I'm trying to use Spring to configure a web app deployed in JBoss. I've added this to the web.xml:

<listener>
  <listener-class>org.springframework.web.context.ContextLoaderListener</listener-class>
</listener>

However, I've based my config on the 'default' JBoss config that includes wars such as jmx-console.war, and now these fail to deploy with the error:

[ContextLoader] Context initialization failed
org.springframework.beans.factory.BeanDefinitionStoreException: IOException parsing XML document from ServletContext resource [/WEB-INF/applicationContext.xml]; nested exception is java.io.FileNotFoundException: Could not open ServletContext resource [/WEB-INF/applicationContext.xml]

So how can I tell ContextLoaderListener to ignore this error, or at least bypass these particular wars, while still attempting to process my own wars?

+1  A: 

You must have your application context at /WEB-INF/applicationContext.xml.
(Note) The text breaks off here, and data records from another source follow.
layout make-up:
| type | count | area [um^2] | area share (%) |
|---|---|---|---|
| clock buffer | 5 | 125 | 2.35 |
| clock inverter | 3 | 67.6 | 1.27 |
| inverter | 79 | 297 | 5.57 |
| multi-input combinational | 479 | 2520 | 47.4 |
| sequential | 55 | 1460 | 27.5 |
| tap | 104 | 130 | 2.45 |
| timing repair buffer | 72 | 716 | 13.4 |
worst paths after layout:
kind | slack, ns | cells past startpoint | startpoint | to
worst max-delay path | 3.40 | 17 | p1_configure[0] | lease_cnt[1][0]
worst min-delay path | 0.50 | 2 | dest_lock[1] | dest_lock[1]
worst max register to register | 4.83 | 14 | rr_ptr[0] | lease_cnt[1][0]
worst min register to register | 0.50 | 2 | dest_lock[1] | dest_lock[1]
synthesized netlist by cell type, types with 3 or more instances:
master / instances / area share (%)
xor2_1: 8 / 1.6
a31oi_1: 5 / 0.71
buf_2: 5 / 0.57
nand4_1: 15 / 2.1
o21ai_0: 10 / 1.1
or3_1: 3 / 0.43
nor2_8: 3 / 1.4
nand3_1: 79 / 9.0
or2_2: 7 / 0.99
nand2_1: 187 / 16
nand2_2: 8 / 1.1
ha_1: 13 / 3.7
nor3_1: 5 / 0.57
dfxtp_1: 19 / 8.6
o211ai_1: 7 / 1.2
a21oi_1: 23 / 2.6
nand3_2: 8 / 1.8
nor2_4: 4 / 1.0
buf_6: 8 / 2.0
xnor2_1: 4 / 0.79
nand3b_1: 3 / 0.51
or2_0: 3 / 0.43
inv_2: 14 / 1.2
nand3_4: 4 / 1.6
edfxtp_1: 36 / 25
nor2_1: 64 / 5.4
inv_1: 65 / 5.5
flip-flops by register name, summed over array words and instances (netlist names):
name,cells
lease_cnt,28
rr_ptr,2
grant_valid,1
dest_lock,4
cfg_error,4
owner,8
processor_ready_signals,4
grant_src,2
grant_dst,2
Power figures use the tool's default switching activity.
As this is application-specific, it should be configured for your applications, not other applications. That is, don't map the ContextLoaderListener at an application server level.

You CAN setup an alternative location, using:

<context-param>
     <param-name>contextConfigLocation</param-name>
     <param-value>
         /WEB-INF/mylocation/spring.xml
     </param-value>
</context-param>

But you can't (and you must not) ignore it.

Bozho
I'm not sure I'm following you... are you saying that I must add a /WEB-INF/applicationContext.xml to ALL the .war files, even if it is just an empty file? The jboss default setup includes 6 wars: admin-console.war, http-invoker.sar/invoker.war, jbossws.sar/jbossws-management.war, jmx-console.war, management/console-mgr.war, and ROOT.war. I have worked around the problem by doing this (adding an empty applicationContext.xml), it just seems kind of hackish to have to change these .wars that come with jboss by default and will never have any spring config.
Kevin Pauli
No, I meant you must have ContextLoaderListener declared only for your application, not for all
Bozho
Oh! For some reason I was under the misconception that the only place you could add filters was in the web.xml under jbossweb.deployer. Thanks, that of course is the correct solution!